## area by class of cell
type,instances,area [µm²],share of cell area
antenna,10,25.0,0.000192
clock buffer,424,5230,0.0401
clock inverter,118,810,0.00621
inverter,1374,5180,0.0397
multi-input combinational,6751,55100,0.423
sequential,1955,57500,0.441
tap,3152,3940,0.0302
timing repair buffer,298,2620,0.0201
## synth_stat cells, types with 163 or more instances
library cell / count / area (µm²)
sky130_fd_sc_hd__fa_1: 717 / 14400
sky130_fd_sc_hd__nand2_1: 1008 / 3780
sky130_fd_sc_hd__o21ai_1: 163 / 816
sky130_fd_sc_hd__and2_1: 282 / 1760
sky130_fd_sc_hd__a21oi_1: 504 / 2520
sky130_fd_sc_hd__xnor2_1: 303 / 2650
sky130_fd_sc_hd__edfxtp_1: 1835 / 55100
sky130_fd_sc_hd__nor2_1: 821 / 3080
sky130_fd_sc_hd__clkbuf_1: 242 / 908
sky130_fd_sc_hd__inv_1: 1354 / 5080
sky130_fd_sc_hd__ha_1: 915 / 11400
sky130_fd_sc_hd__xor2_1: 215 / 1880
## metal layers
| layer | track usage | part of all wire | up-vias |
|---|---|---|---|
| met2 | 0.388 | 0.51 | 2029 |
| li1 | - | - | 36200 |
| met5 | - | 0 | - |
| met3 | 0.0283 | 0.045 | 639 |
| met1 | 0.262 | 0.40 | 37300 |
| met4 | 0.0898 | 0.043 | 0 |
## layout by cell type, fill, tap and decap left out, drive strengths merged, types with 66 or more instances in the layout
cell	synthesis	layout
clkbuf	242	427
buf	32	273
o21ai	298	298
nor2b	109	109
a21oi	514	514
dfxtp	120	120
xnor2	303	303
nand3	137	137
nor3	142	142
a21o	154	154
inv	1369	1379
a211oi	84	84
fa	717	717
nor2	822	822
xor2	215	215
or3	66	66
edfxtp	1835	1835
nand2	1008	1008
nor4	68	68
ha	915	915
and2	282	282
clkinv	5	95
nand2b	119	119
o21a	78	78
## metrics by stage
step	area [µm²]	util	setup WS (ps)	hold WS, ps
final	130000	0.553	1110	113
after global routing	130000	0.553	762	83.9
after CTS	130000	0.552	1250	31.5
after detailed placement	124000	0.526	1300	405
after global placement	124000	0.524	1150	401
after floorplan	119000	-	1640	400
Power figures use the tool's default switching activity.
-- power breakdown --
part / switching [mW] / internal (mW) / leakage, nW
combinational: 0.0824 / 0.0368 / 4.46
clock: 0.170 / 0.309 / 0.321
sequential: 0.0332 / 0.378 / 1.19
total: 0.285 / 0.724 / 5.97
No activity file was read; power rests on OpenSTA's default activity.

The problem: The response must consist solely of the lines from the one with "wire | up-vias |" through the end of the listing above, copied exactly; please include the first and the last.

Expected output:
| layer | track usage | part of all wire | up-vias |
|---|---|---|---|
| met2 | 0.388 | 0.51 | 2029 |
| li1 | - | - | 36200 |
| met5 | - | 0 | - |
| met3 | 0.0283 | 0.045 | 639 |
| met1 | 0.262 | 0.40 | 37300 |
| met4 | 0.0898 | 0.043 | 0 |
## layout by cell type, fill, tap and decap left out, drive strengths merged, types with 66 or more instances in the layout
cell	synthesis	layout
clkbuf	242	427
buf	32	273
o21ai	298	298
nor2b	109	109
a21oi	514	514
dfxtp	120	120
xnor2	303	303
nand3	137	137
nor3	142	142
a21o	154	154
inv	1369	1379
a211oi	84	84
fa	717	717
nor2	822	822
xor2	215	215
or3	66	66
edfxtp	1835	1835
nand2	1008	1008
nor4	68	68
ha	915	915
and2	282	282
clkinv	5	95
nand2b	119	119
o21a	78	78
## metrics by stage
step	area [µm²]	util	setup WS (ps)	hold WS, ps
final	130000	0.553	1110	113
after global routing	130000	0.553	762	83.9
after CTS	130000	0.552	1250	31.5
after detailed placement	124000	0.526	1300	405
after global placement	124000	0.524	1150	401
after floorplan	119000	-	1640	400
Power figures use the tool's default switching activity.
-- power breakdown --
part / switching [mW] / internal (mW) / leakage, nW
combinational: 0.0824 / 0.0368 / 4.46
clock: 0.170 / 0.309 / 0.321
sequential: 0.0332 / 0.378 / 1.19
total: 0.285 / 0.724 / 5.97
No activity file was read; power rests on OpenSTA's default activity.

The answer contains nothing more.